築年数が古い物件が建っている場合、取り壊しをして更地にした状態でも要件を満たせば対象です。
居住用財産の3,000万円特別控除の適用要件は、マイホームとして使っていた物件もしくは土地と物件を売る・マイホームとして住まなくなって3年経過する年の12月31日までに売る・更地にしたら取り壊しから1年以内に土地譲渡契約を締結するなどがあります。
取得費と譲渡費用を差し引いた譲渡課税額から最大3,000万円控除されるとなれば、無課税になるケースもあるので適用要件を満たしているかを確認して利用しましょう。
なお、居住用財産の3,000万円特別控除で納税額がゼロになったとしても、特例申請が必要になるので翌年2月16日~3月15日の確定申告は必ずおこなってください。
10年超えの居住用財産を譲渡したときの軽減税率の特例
マイホームとして使っていた物件の所有期間が10年以上であれば、短期譲渡所得(所有期間5年未満)・長期譲渡所得(所有期間5年以上)よりも大幅に減税されます。
短期譲渡所得の税率は39.64%・長期譲渡所得の税率は20.315%に対して、10年超えの居住用財産を譲渡したときの軽減税率は最小14.21%です。
6,000万円以下の物件に対しては14.21%の税率が適用されますが、6,000万円以上の物件に対しては長期譲渡所得と同じ20.315%が適用されます。

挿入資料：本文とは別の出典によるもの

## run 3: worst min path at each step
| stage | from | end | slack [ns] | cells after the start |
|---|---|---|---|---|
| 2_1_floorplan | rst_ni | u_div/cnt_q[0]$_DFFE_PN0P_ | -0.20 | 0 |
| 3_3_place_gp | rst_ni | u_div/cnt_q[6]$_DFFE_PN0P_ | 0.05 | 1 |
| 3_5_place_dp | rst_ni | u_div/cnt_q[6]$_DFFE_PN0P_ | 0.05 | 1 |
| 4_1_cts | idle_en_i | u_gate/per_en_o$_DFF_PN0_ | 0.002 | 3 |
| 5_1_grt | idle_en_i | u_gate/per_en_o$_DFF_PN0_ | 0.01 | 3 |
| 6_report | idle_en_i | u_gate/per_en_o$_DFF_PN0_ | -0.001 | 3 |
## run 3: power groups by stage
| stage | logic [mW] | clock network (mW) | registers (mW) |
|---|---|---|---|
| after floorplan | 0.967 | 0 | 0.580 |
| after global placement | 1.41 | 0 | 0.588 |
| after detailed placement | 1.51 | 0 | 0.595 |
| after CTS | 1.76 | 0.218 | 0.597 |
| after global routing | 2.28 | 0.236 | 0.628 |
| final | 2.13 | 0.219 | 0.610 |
===== src/rtl/dec16_pkg.sv =====
package dec16_pkg;

    parameter int unsigned DATA_W = 32;
    localparam int unsigned REG_W = 4;

    typedef enum logic [1:0] {
        ALU_NOP    = 2'd0,
        ALU_ADD_RR = 2'd1,
        ALU_ADD_RI = 2'd2,
        ALU_MOV_I  = 2'd3
    } alu_op_e;

    typedef enum logic [3:0] {
        OPC_LDST   = 4'h0,
        OPC_ADD_RR = 4'h1,
        OPC_BRANCH = 4'hA,
        OPC_MOVI   = 4'hB,
        OPC_ADD_RI = 4'hC
    } opc_e;

    typedef struct packed {
        logic [REG_W-1:0]  reg_n;
        logic [REG_W-1:0]  reg_m;
        logic [DATA_W-1:0] imm;
        alu_op_e           alu_op;
        logic              rf_we;
        logic              mem_req;
        logic              mem_wr;
        logic [1:0]        mem_size;
        logic              mem_sext;
        logic              addr_r0;
        logic              branch;
        logic              illegal;
    } dec_t;

    localparam dec_t DEC_IDLE = '0;

endpackage


===== src/rtl/dec16_ldst.sv =====
module dec16_ldst
    import dec16_pkg::*;
(
    input  logic [15:0] insn,
    output dec_t        res
);
    logic is_load;

    always_comb begin
        is_load      = insn[3];
        res          = DEC_IDLE;
        res.reg_n    = insn[11:8];
        res.reg_m    = insn[7:4];
        res.mem_req  = 1'b1;
        res.mem_wr   = ~is_load;
        res.rf_we    = is_load;
        res.mem_sext = is_load;
        res.addr_r0  = insn[2];
        res.mem_size = insn[1:0];
    end
endmodule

所有期間の判断基準は、売却時ではなく売買取引をした年の1月1日時点ですので、気を付けましょう。
居住用財産の3,000万円特別控除との併用ができるため、両方の適用要件を満たしているのであれば、それぞれ申請するようにしてください。
相続空き家の3,000万円の特別控除
相続や遺贈で被相続人が居住用として住んでいたマイホームを取得した場合、相続から3年経過する年の12月31日までに売買取引すれば最大3,000万円の控除が受けられます。
全国で増え続けている空き家問題を解消するための特例になるので、売買取引をするまでの期間に誰かが住んだり第三者に貸し出したりすると、適用されません。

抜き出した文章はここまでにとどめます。